We turn the corner, and there they are, hundreds and hundreds of pink petals. A great big thing of pinkness. It looks a centimeter deep this freshly fallen delicate blush. Pink. Pink. Pink. Everywhere. 'Pink is my favourite colour Mummy,' she says, and she runs through the blossom creating snow tracks behind her. To her they are like tiny fairy wings or fairy landing pads, to me they are shaped like teardrops, or oddly, like guitar plectrums, their tips curving like sea shells.

The petals fall and float down and down, settling at the bottom of the bucket. We gather more in our hands, soft and smooth, petals slipping between fingers, stuffing them inside, pressing upon them, pushing away extraneous air; there's at least half a bucket left to fill. When I was five, I would make homemade perfume from blossom, and watch it wilt and stifle in tap water in a cup. She, on the other hand, has other plans for our harvest.  

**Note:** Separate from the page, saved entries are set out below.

[config.mk]
export PLATFORM = sky130hd
export DESIGN_NAME = conv_kxk
export DESIGN_NICKNAME = d
export VERILOG_FILES = /design/src/rtl/conv_kxk.sv
export SDC_FILE = /design/constraint.sdc
export NUM_CORES = 2
export LEC_CHECK = 0
export ABC_AREA = 1
export BUFFER_PORTS_ARGS = -buffer_cell sky130_fd_sc_hd__buf_2
export CAP_MARGIN = 10
export CORE_AREA = 4 4 372 374
export CTS_BUF_LIST = sky130_fd_sc_hd__clkbuf_8
export CTS_CLUSTER_DIAMETER = 60
export CTS_CLUSTER_SIZE = 16
export DETAILED_ROUTE_END_ITERATION = 7
export DIE_AREA = 0 0 376 378
export PLACE_DENSITY = 0.68
export SLEW_MARGIN = 20
export SYNTH_ARGS = -nofsm -noshare
export SYNTH_HDL_FRONTEND = slang
export SYNTH_SLANG_ARGS = --single-unit
[constraint.sdc]
create_clock -name clk -period 16.07 [get_ports clk]
set_clock_uncertainty 0.1 [all_clocks]
set_input_delay 1.607 -clock clk [delete_from_list [all_inputs] [get_ports clk]]
set_output_delay 1.607 -clock clk [all_outputs]
set_load 0.005 [all_outputs]
[src/rtl/conv_kxk.sv]
// K x K sliding-window convolution engine for the ISP pixel pipeline.
// Accepts one K-pixel column per cycle, multiplies the window by a
// double-buffered signed kernel and emits one rounded / optionally clamped
// result per accepted column, three cycles after the column is sampled.
module conv_kxk #(
  parameter int K     = 3,
  parameter int DW    = 8,
  parameter int CW    = 16,
  parameter int SHIFT = 0,
  parameter int SAT   = 1,
  localparam int AW   = $clog2(K * K),
  localparam int ACCW = DW + CW + 1 + AW
) (
  input  logic              clk,
  input  logic              reset,
  input  logic              i_valid,
  input  logic              i_done,
  input  logic [K*DW-1:0]   i_data,
  input  logic              coef_we,
  input  logic [AW-1:0]     coef_addr,
  input  logic [CW-1:0]     coef_data,
  input  logic              coef_commit,
  output logic              o_valid,
  output logic              o_img_done,
  output logic [ACCW-1:0]   o_data,
  output logic              o_busy
);

  localparam int NT   = K * K;
  localparam int PW   = DW + CW + 1;
  localparam int CNTW = $clog2(K + 1);
  localparam int CTR  = (K / 2) * K + (K / 2);
  // Half an output LSB; evaluates to zero when no shift is applied.
  localparam logic [ACCW-1:0] RND_C  = (ACCW'(1) << SHIFT) >> 1;
  localparam logic [ACCW-1:0] MAXV_C = {{(ACCW-DW){1'b0}}, {DW{1'b1}}};

  typedef enum logic [0:0] {ST_IDLE = 1'b0, ST_ACTIVE = 1'b1} state_t;

  state_t            state_r;
  state_t            state_nx_s;
  logic              busy_nx_s;
  logic              busy_r;

  logic [DW-1:0]     win_r [K][K];
  logic [CNTW-1:0]   cnt_r;
  logic              warm_s;

  logic [CW-1:0]     shd_r [NT];
  logic [CW-1:0]     act_r [NT];
  logic              pend_r;
  logic              copy_s;

  logic [PW-1:0]     prod_r [NT];
  logic [ACCW-1:0]   sum_s;
  logic [ACCW-1:0]   sum_r;

  logic              v1_r, v2_r, v3_r;
  logic              d1_r, d2_r, d3_r;
  logic              o_valid_r;
  logic              o_done_r;
  logic [ACCW-1:0]   o_data_r;

  // Identity kernel: only the centre tap is non-zero, scaled to cancel SHIFT.
  function automatic logic [CW-1:0] ident_coef(input int a);
    logic [CW-1:0] v;
    if (a == CTR) v = CW'(1) << SHIFT;
    else          v = '0;
    return v;
  endfunction

  // Unsigned pixel times signed coefficient, full-precision signed product.
  function automatic logic [PW-1:0] tap_product(input logic [DW-1:0] pix,
                                                input logic [CW-1:0] cf);
    logic signed [PW-1:0] pe;
    logic signed [PW-1:0] ce;
    pe = $signed({{(CW+1){1'b0}}, pix});
    ce = $signed({{(DW+1){cf[CW-1]}}, cf});
    return pe * ce;
  endfunction

  // Round-half-up arithmetic shift, then optional clamp to the pixel range.
  function automatic logic [ACCW-1:0] scale_result(input logic [ACCW-1:0] s);
    logic signed [ACCW-1:0] rs;
    logic [ACCW-1:0]        res;
    rs = $signed(s + RND_C) >>> SHIFT;
    if (SAT != 0) begin
      if (rs[ACCW-1])                res = '0;
      else if (rs > $signed(MAXV_C)) res = MAXV_C;
      else                           res = rs;
    end else begin
      res = rs;
    end
    return res;
  endfunction

  assign warm_s = (cnt_r >= CNTW'(K - 1));
  assign copy_s = (state_r == ST_IDLE) && pend_r;

  // FSM state and registered busy flag.
  always_ff @(posedge clk) begin
    if (reset) begin
      state_r <= ST_IDLE;
      busy_r  <= 1'b0;
    end else begin
      state_r <= state_nx_s;
      busy_r  <= busy_nx_s;
    end
  end

  // FSM next state: an image opens on a non-final column and closes on i_done.
  always_comb begin
    state_nx_s = state_r;
    case (state_r)
      ST_IDLE: begin
        if (i_valid && !i_done) state_nx_s = ST_ACTIVE;
        else                    state_nx_s = ST_IDLE;
      end
      ST_ACTIVE: begin
        if (i_valid && i_done) state_nx_s = ST_IDLE;
        else                   state_nx_s = ST_ACTIVE;
      end
      default: state_nx_s = ST_IDLE;
    endcase
  end

  // FSM output: busy follows the ACTIVE state, registered alongside it.
  always_comb begin
    busy_nx_s = 1'b0;
    if (state_nx_s == ST_ACTIVE) busy_nx_s = 1'b1;
    else                         busy_nx_s = 1'b0;
  end

  // Sliding window: new column enters age 0, older columns age by one.
  always_ff @(posedge clk) begin
    if (reset) begin
      for (int r = 0; r < K; r++)
        for (int c = 0; c < K; c++)
          win_r[r][c] <= '0;
    end else if (i_valid) begin
      for (int r = 0; r < K; r++) begin
        win_r[r][0] <= i_data[(K-r)*DW-1 -: DW];
        for (int c = 1; c < K; c++)
          win_r[r][c] <= win_r[r][c-1];
      end
    end
  end

  // Warm-up counter: saturates at K, restarts after the last column of an image.
  always_ff @(posedge clk) begin
    if (reset) begin
      cnt_r <= '0;
    end else if (i_valid) begin
      if (i_done)                   cnt_r <= '0;
      else if (cnt_r != CNTW'(K))   cnt_r <= cnt_r + 1'b1;
    end
  end

  // Shadow coefficient bank, written by the host at any time.
  always_ff @(posedge clk) begin
    if (reset) begin
      for (int a = 0; a < NT; a++) shd_r[a] <= ident_coef(a);
    end else begin
      for (int a = 0; a < NT; a++)
        if (coef_we && (coef_addr == AW'(a))) shd_r[a] <= coef_data;
    end
  end

  // Active bank: copied from shadow (including this edge's write) only between images.
  always_ff @(posedge clk) begin
    if (reset) begin
      for (int a = 0; a < NT; a++) act_r[a] <= ident_coef(a);
    end else if (copy_s) begin
      for (int a = 0; a < NT; a++)
        act_r[a] <= (coef_we && (coef_addr == AW'(a))) ? coef_data : shd_r[a];
    end
  end

  // Commit request is held until the engine is idle and the copy happens.
  always_ff @(posedge clk) begin
    if (reset) pend_r <= 1'b0;
    else       pend_r <= coef_commit | (pend_r & ~copy_s);
  end

  // Stage 1: per-tap products using the active bank.
  always_ff @(posedge clk) begin
    if (reset) begin
      for (int a = 0; a < NT; a++) prod_r[a] <= '0;
    end else begin
      for (int r = 0; r < K; r++)
        for (int c = 0; c < K; c++)
          prod_r[r*K+c] <= tap_product(win_r[r][c], act_r[r*K+c]);
    end
  end

  // Adder tree over all taps, sign-extended so it cannot overflow.
  always_comb begin
    sum_s = '0;
    for (int a = 0; a < NT; a++)
      sum_s = sum_s + {{AW{prod_r[a][PW-1]}}, prod_r[a]};
  end

  // Stage 2: registered sum.
  always_ff @(posedge clk) begin
    if (reset) sum_r <= '0;
    else       sum_r <= sum_s;
  end

  // Valid / image-done markers travelling alongside the data pipeline.
  always_ff @(posedge clk) begin
    if (reset) begin
      v1_r <= 1'b0; v2_r <= 1'b0; v3_r <= 1'b0;
      d1_r <= 1'b0; d2_r <= 1'b0; d3_r <= 1'b0;
    end else begin
      v1_r <= i_valid & warm_s;
      d1_r <= i_valid & i_done;
      v2_r <= v1_r;
      d2_r <= d1_r;
      v3_r <= v2_r;
      d3_r <= d2_r;
    end
  end

  // Stage 3: scaled output; data holds its last value between valid results.
  always_ff @(posedge clk) begin
    if (reset) begin
      o_valid_r <= 1'b0;
      o_done_r  <= 1'b0;
      o_data_r  <= '0;
    end else begin
      o_valid_r <= v3_r;
      o_done_r  <= d3_r;
      if (v3_r) o_data_r <= scale_result(sum_r);
    end
  end

  assign o_valid    = o_valid_r;
  assign o_img_done = o_done_r;
  assign o_data     = o_data_r;
  assign o_busy     = busy_r;

endmodule
==> results_dict.tcl <==
set metrics [dict create \
    status "finished clean" \
    final_cell_mix "inv_1, nand2_1, fa_1, nor2_1, ha_1" \
    worst-path-max-fanout 16 \
    post-dp-hpwl_mm 175 \
    clk_pin_slew_ns 0.10 \
    start_kind "flip-flop" \
    setup-tns-final_ns 0 \
    globalplace.congestion 0.965 \
    grt_overflow_total 0 \
    crit_path_end_kind "flip-flop" \
    hold_violations 0 \
    root_buffer "clkbuf_8" \
    io_pins 82 \
    ys_seq_area_frac 0.226 \
    fin_nets 10900 \
    die_h_um 378 \
    slew_headroom 0.186 \
    min_period_over_period 0.326 \
    clock_latency_ns 0.85 \
    num-fill-cells 12600 \
    synth_edf_count 360 \
    fin_crit_ns 5.23 \
    drt_iter0_drc 4720 \
    postCtsSetupRepairBufs 0 \
    final_cell_count_no_fill 11100 \
    core-area_sq_um 135000 \
    grt_pass1_wl_mm 332 \
    worstPathRequired_ns 16.66 \
    htree_levels 3 \
    die-width_um 376 \
    cts-resized-gates 0 \
    place_inst 11000 \
    rows 135 \
    layout_commonest_cell "inv_1" \
    wl_mm 211 \
    cts_tree "yes" \
    rsz0062_at_grt "no" \
    drc 0 \
    hold_buffers 0 \
    cts-buffers-inserted 79 \
    max_cap_violations 0 \
    ir_drop_v 0.000537 \
    setup_viol 0 \
    netlist_area_sq_um 73700 \
    ys_seq_elements 654 \
    wire_per_inst_um 19.0 \
    track_usage 0.305 \
    die_area_sq_um 142000 \
    first_pass_iters 6 \
    synth_area_leader_cell "fa_1" \
    dr_total_vias 56600 \
    path_class "reg -> reg" \
    netlist.area_leader.share 0.298 \
    synth.area.top_cells "fa_1, edfxtp_1, inv_1" \
    grt_pass1_vias 58100 \
    synth-main-ff-cell "edfxtp_1" \
    p_leak_nw 44.7 \
    cts.sink_count 654 \
    area_growth_syn_to_layout_pct 4.21 \
    drtAntennaViolNets 0 \
    antenna_found_initial 13 \
    clock_path_buffers 3 \
    hold_class "reg -> reg" \
    p_per_area_nw_per_um2 173 \
    routed_via_density 5.09 \
    crit_arrival_ns 5.83 \
    syn_nets 11100 \
    portBuffers 80 \
    max_freq_mhz 191 \
    postSynthCellCount 9476 \
    grt_max_degree 113 \
    yosysWarnings 0 \
    yosys.cell_types.count 37 \
    slew_violations 0 \
    drive_above_1_share 0.0273 \
    synth_async_sr_flop_share 0 \
    syn_avg_cell_area_sq_um 7.78 \
    tightest_slew_ns 1.22 \
    start_util 0.546 \
]
## final timing paths
path                     start              to  slack, ns  cells after the start
hold reg to reg           d3_r      o_img_done       0.31                      2
hold / removal            d3_r      o_img_done       0.31                      2
setup reg to reg  win_r[0][24]  prod_r[0][143]      10.84                     17
setup / recovery  win_r[0][24]  prod_r[0][143]      10.84                     17
## kinds of logic after synthesis
group           after synthesis  synth area share
simple gates               3268             0.173
other cells                   1         0.0000509
buf+inv                    3218             0.165
flops                       654             0.226
fa+ha+maj                  1577             0.379
xor+xnor                     56           0.00665
compound gates              702            0.0501
## flip-flops by register name (all words and copies together) (netlist names), named ones only
name,flops
v1_r,1
o_img_done,1
win_r,72
v2_r,1
o_data,28
cnt_r,2
act_r,144
d3_r,1
d1_r,1
pend_r,1
d2_r,1
o_valid,1
sum_r,29
shd_r,144
prod_r,225
v3_r,1
## worst max-delay path: stages (launching register included)
cell and delay (ns):
edfxtp_1 0.81, nand2_1 0.17, fa_1 0.58, inv_1 0.07, fa_1 0.51, inv_1 0.06
fa_1 0.51, fa_1 0.50, inv_1 0.05, ha_1 0.32, nand2_1 0.08, nand2_1 0.12
nor2_1 0.51, o21ai_0 0.32, nand4_1 0.18, nand3_1 0.08, nand2_1 0.06, nor2_1 0.05
## cell type report
| class | instances | area (sq um) | share of cell area |
|---|---|---|---|
| antenna | 4 | 10.0 | 0.000130 |
| clock buffer | 80 | 1100 | 0.0143 |
| clock inverter | 58 | 681 | 0.00886 |
| inverter | 2841 | 10700 | 0.139 |
| multi-input combinational | 5604 | 44900 | 0.585 |
| sequential | 654 | 16700 | 0.217 |
| tap | 1781 | 2230 | 0.0290 |
| timing repair buffer | 96 | 527 | 0.00685 |
## routing by layer
layer / vias up / share of wire / global-route usage
met2: 2000 / 0.45 / 0.491
li1: 26800 / - / -
met4: 4 / 0.057 / 0.143
met5: - / 0.00013 / 0
met1: 27400 / 0.41 / 0.399
met3: 361 / 0.082 / 0.0626
## power breakdown
group	internal, mW	switching (mW)
Clock	0.579	0.787
Sequential	2.08	0.410
Combinational	3.30	6.14
Total	5.96	7.33
## cell usage after synthesis, types with 3 or more instances
master,count
inv_1,2837
nand2_1,2327
fa_1,1096
nor2_1,631
ha_1,481
a21oi_1,420
edfxtp_1,360
clkbuf_1,328
dfxtp_1,294
nand3_1,222
o21ai_0,210
clkbuf_2,32
o21bai_1,32
xnor2_1,31
o21a_1,28
nand4_1,26
nor3_1,25
xor2_1,25
nor2_2,11
buf_2,10
or2_2,8
and2_1,7
a211oi_1,5
buf_1,5
nand3b_1,5
a21o_1,3
nor4_1,3
## stage by stage
stage / util / setup slack, ns / hold WS [ns] / power (mW) / cell area, sq um
2_1_floorplan: - / 4.71 / 0.288 / 9.21 / 73700
3_3_place_gp: 0.556 / 10.93 / 0.296 / 11.8 / 75100
3_5_place_dp: 0.556 / 10.85 / 0.299 / 11.9 / 75100
4_1_cts: 0.569 / 10.88 / 0.313 / 13.3 / 76800
5_1_grt: 0.569 / 10.64 / 0.327 / 14.9 / 76800
6_report: 0.569 / 10.84 / 0.310 / 13.3 / 76800
(Power assumes the default switching activity.)
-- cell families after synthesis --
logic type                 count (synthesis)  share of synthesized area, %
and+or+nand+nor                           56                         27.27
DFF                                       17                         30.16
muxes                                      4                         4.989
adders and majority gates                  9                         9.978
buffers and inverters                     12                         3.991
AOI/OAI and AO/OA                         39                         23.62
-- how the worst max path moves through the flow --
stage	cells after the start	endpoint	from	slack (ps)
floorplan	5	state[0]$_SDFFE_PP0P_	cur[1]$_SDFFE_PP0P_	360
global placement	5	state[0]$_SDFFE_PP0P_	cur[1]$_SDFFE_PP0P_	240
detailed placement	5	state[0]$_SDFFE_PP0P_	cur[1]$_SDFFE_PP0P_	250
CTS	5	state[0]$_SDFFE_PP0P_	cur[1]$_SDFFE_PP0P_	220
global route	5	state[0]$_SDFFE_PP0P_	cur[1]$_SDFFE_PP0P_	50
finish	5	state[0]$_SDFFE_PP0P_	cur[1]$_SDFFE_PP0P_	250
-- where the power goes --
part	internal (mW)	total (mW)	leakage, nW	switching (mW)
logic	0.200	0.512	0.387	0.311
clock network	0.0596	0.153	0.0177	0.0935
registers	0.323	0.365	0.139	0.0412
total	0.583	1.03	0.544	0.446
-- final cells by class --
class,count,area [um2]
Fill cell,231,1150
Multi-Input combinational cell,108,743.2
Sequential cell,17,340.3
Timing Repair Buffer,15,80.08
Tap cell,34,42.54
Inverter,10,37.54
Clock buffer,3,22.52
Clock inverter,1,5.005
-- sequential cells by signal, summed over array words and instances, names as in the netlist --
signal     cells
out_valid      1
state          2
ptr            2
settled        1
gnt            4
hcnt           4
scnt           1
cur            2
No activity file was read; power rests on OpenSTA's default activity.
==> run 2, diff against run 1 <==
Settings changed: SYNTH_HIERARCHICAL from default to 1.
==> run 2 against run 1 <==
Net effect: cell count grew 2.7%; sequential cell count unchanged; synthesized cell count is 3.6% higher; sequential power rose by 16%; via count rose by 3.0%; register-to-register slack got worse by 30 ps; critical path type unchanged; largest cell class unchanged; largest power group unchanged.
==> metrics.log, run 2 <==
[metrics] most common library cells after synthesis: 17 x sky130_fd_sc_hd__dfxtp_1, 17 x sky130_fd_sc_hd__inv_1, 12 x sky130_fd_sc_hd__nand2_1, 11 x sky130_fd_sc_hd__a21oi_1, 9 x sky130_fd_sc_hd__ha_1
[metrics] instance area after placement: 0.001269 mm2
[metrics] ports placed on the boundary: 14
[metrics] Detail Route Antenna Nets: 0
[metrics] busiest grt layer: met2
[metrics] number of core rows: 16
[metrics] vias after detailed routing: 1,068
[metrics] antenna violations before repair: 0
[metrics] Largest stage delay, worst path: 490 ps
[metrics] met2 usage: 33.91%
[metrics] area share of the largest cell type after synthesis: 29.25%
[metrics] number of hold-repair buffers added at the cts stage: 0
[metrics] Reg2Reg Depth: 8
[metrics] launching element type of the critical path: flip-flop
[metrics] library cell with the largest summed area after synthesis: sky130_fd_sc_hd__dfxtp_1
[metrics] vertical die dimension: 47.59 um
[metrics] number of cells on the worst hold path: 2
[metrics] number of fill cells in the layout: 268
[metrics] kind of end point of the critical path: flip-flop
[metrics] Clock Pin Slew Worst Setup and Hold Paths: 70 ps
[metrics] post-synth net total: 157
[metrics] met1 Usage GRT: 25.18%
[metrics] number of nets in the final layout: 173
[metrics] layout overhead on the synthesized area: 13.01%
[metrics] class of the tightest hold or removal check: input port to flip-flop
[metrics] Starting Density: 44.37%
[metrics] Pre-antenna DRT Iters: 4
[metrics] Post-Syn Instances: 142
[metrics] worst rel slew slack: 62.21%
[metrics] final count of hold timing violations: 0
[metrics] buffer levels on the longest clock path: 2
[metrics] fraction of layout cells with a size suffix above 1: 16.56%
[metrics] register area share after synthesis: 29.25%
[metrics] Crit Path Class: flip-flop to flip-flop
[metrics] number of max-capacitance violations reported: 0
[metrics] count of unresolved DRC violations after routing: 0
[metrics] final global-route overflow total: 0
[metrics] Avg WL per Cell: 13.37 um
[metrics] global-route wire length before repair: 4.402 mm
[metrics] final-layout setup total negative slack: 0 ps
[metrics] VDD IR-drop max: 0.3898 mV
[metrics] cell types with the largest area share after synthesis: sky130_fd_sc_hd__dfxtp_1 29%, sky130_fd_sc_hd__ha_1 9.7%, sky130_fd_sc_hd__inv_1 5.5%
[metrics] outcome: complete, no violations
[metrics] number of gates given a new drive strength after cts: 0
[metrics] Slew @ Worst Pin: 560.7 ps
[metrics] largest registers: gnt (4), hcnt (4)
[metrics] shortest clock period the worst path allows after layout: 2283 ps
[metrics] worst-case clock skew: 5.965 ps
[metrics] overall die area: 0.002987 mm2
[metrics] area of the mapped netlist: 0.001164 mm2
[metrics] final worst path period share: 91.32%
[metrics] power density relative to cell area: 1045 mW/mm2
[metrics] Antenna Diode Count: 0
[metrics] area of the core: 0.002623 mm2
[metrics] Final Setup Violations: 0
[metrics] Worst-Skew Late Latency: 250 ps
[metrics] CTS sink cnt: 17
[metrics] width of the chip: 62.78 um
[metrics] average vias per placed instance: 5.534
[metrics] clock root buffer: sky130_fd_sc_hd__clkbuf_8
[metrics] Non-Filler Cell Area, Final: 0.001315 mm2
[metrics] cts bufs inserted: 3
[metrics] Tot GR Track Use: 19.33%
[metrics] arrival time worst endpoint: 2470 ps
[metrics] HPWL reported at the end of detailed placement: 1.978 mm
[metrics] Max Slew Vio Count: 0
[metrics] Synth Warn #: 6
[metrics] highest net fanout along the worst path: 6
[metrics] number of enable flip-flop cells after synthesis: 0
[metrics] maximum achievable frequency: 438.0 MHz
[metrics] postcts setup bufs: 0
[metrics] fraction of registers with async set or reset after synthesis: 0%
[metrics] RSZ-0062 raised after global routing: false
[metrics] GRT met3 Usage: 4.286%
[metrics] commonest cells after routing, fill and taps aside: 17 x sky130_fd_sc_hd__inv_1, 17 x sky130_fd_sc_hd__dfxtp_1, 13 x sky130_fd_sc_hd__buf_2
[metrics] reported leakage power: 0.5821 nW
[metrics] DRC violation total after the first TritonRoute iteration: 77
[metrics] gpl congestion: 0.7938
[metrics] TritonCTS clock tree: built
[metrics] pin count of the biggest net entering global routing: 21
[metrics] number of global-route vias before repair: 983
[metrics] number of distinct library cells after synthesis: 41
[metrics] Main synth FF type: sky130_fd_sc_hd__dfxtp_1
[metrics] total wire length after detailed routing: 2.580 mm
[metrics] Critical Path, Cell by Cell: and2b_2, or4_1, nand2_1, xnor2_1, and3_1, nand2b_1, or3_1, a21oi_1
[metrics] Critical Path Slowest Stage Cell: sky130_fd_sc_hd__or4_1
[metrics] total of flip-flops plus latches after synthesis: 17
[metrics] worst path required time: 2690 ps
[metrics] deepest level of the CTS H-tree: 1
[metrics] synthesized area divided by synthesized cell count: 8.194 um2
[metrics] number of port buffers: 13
**config.mk**
```make
export PLATFORM = sky130hd
export DESIGN_NAME = replay_merge
export DESIGN_NICKNAME = d
export VERILOG_FILES = /design/src/rtl/replay_merge.sv
export SDC_FILE = /design/constraint.sdc
export NUM_CORES = 1
export LEC_CHECK = 0
export ABC_CLOCK_PERIOD_IN_PS = 1600
export CORE_ASPECT_RATIO = 1.4
export CORE_MARGIN = 1.5
export CORE_UTILIZATION = 30
export CTS_CLUSTER_DIAMETER = 40
export CTS_CLUSTER_SIZE = 25
export DETAILED_ROUTE_END_ITERATION = 12
export PLACE_DENSITY_LB_ADDON = 0.15
export REMOVE_ABC_BUFFERS = 1
export SETUP_SLACK_MARGIN = 0.02
export SLEW_MARGIN = 20
export SYNTH_ARGS = -nofsm -noshare
export SYNTH_HDL_FRONTEND = slang
export SYNTH_SLANG_ARGS = --single-unit
```
**constraint.sdc**
```tcl
create_clock -name clk -period 1.6 [get_ports clk]
set_input_delay 0.24 -clock clk [delete_from_list [all_inputs] [get_ports clk]]
set_output_delay 0.24 -clock clk [all_outputs]
set_load 0.01 [all_outputs]
```
**src/rtl/replay_merge.sv**
```systemverilog
// replay_merge: merges masked per-block replay requests into a replay/backoff/retry/abort sequencer.
// Define REPLAY_MERGE_STATS_EN to enable the saturating io_replay_total counter; otherwise it is tied to 0.
module replay_merge #(
  parameter int NUM_BLOCKS = 3,
  parameter logic [NUM_BLOCKS-1:0] REPLAY_MASK = '1,
  parameter int MODE = 0,
  parameter int MAX_RETRY = 7,
  parameter int CNT_W = 4,
  parameter int BACKOFF = 2
) (
  input  logic                  clk,
  input  logic                  reset,
  input  logic                  io_valid,
  input  logic [NUM_BLOCKS-1:0] io_replay_req,
  output logic                  io_ready,
  output logic                  io_replay,
  output logic                  io_done,
  output logic                  io_abort,
  output logic [CNT_W-1:0]      io_retry_cnt,
  output logic [15:0]           io_replay_total
);
  localparam int BO_W = BACKOFF > 2 ? $clog2(BACKOFF) : 1;
  typedef enum logic [2:0] {S_IDLE, S_REPLAY, S_BACKOFF, S_RETRY, S_ABORT} state_t;
  state_t state_q, state_d;
  logic [CNT_W-1:0] cnt_q, cnt_d;
  logic [BO_W-1:0] bo_q, bo_d;
  logic done_q, done_d;
  logic [NUM_BLOCKS-1:0] masked;
  logic hit;
  assign masked = io_replay_req & REPLAY_MASK;
  assign hit = io_valid & (MODE == 0 ? &masked : |masked);
  assign io_ready = state_q == S_IDLE || state_q == S_RETRY;
  assign io_replay = state_q == S_REPLAY;
  assign io_abort = state_q == S_ABORT;
  assign io_done = done_q;
  assign io_retry_cnt = cnt_q;
  // The count is always 0 in IDLE, so IDLE and RETRY share one acceptance rule.
  always_comb begin
    state_d = state_q;
    cnt_d = cnt_q;
    bo_d = bo_q;
    done_d = 1'b0;
    case (state_q)
      S_IDLE, S_RETRY: if (io_valid) begin
        if (!hit) begin
          state_d = S_IDLE;
          cnt_d = '0;
          done_d = 1'b1;
        end else if (cnt_q < CNT_W'(MAX_RETRY)) begin
          state_d = S_REPLAY;
          cnt_d = cnt_q + 1'b1;
        end else begin
          state_d = S_ABORT;
          cnt_d = '0;
        end
      end
      S_REPLAY: begin
        state_d = BACKOFF > 0 ? S_BACKOFF : S_RETRY;
        bo_d = BO_W'(BACKOFF > 0 ? BACKOFF - 1 : 0);
      end
      S_BACKOFF: begin
        bo_d = bo_q - 1'b1;
        state_d = bo_q == '0 ? S_RETRY : S_BACKOFF;
      end
      default: state_d = S_IDLE;
    endcase
  end
  always_ff @(posedge clk or negedge reset) begin
    if (!reset) begin
      state_q <= S_IDLE;
      cnt_q <= '0;
      bo_q <= '0;
      done_q <= 1'b0;
    end else begin
      state_q <= state_d;
      cnt_q <= cnt_d;
      bo_q <= bo_d;
      done_q <= done_d;
    end
  end
`ifdef REPLAY_MERGE_STATS_EN
  logic [15:0] total_q, total_d;
  always_comb total_d = io_replay && total_q != 16'hFFFF ? total_q + 16'd1 : total_q;
  always_ff @(posedge clk or negedge reset) begin
    if (!reset) total_q <= '0;
    else total_q <= total_d;
  end
  assign io_replay_total = total_q;
`else
  assign io_replay_total = '0;
`endif
endmodule

```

'It's the colour of angel delight,' she beams. Petals are scattered. Over grass. Over pebbles. Over the fuzzy flooring of her garden shed. They catch in tulips, in the nooks where the stem and paddle-shaped leaves meet, they fall amid the russet branches of the sapling, an acer tree, and they collect on the paving stones near the back fence. 'Mummy, do I look beautiful? Do I have pretty skin like petals?' And I have to remind her again - I've found myself repeating it a little too often of late - that her beauty comes from her heart and mind, and most of all, the way she treats her family and friends; it comes from how she blossoms within...


This is the first day of the seasonal linky One Week. Over the next three days (Monday till Wednesday) I'll be posting a photograph(s) and a few words that diarises and distills my experience of spring '14. Take a peep at the details here. You can join in for one, two ... or the full three days. And don't forget to add #oneweek on Twitter, and comment on each others posts...


Badge Code ...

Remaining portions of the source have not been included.